If a line in the records below contains the word "cell", copy it out.

(Stored data)
----
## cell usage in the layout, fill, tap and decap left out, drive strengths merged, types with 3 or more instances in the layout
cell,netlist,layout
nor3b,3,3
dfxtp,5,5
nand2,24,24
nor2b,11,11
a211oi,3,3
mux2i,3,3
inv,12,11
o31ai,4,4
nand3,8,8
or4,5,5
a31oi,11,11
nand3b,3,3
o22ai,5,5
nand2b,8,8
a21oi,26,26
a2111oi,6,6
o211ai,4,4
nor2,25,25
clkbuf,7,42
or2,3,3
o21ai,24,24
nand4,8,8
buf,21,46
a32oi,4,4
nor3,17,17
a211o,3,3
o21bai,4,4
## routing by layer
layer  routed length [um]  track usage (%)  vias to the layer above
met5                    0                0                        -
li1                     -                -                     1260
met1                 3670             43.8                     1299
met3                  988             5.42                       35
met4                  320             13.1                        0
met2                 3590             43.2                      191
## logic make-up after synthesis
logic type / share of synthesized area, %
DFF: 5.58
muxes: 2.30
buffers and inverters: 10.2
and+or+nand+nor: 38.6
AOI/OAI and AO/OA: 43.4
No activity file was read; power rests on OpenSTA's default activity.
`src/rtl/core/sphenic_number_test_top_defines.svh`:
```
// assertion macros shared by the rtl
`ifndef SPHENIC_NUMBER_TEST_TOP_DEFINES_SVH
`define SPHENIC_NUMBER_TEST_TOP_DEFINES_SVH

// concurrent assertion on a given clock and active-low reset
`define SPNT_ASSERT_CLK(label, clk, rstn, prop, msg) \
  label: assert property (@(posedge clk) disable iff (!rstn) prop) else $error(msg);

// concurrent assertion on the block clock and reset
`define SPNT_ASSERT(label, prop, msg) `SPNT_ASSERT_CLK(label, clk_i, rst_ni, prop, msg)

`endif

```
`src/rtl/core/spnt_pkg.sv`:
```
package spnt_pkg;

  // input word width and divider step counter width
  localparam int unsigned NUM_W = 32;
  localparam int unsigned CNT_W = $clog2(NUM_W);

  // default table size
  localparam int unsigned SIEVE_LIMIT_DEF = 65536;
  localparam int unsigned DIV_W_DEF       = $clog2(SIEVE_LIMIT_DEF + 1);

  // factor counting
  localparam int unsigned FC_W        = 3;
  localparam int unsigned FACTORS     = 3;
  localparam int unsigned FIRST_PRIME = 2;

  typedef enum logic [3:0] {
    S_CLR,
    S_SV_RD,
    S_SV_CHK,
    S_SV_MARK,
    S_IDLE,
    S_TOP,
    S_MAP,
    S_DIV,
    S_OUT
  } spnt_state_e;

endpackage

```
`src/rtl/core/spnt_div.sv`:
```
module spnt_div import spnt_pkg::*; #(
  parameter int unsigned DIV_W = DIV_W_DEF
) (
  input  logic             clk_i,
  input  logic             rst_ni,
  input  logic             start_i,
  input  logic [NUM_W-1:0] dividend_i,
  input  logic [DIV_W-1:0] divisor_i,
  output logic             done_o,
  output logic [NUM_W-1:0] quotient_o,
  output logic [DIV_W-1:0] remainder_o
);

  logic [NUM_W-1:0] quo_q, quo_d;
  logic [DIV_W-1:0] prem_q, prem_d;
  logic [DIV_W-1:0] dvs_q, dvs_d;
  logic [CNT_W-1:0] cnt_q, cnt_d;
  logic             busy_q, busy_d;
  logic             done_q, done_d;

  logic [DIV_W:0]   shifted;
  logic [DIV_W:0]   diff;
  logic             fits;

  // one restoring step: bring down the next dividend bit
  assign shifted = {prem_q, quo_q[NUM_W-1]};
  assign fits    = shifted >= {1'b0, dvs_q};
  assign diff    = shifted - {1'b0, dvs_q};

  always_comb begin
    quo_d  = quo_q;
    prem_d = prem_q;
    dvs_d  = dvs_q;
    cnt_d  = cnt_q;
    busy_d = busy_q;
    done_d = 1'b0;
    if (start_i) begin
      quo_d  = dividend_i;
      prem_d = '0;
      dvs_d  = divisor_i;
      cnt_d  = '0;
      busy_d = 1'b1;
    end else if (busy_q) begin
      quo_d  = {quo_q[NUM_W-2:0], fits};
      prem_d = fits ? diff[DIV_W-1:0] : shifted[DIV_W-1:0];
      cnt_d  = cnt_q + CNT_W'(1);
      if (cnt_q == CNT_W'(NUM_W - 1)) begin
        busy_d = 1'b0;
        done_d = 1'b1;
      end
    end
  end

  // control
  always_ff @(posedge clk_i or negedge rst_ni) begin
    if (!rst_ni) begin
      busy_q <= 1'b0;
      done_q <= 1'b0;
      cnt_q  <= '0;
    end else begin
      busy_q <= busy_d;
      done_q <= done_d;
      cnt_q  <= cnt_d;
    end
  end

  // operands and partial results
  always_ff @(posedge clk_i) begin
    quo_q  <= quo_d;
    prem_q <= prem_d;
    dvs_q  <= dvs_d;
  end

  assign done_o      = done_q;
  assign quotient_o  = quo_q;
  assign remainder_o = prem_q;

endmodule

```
----
SOLUTION BELOW
## cell usage in the layout, fill, tap and decap left out, drive strengths merged, types with 3 or more instances in the layout
cell,netlist,layout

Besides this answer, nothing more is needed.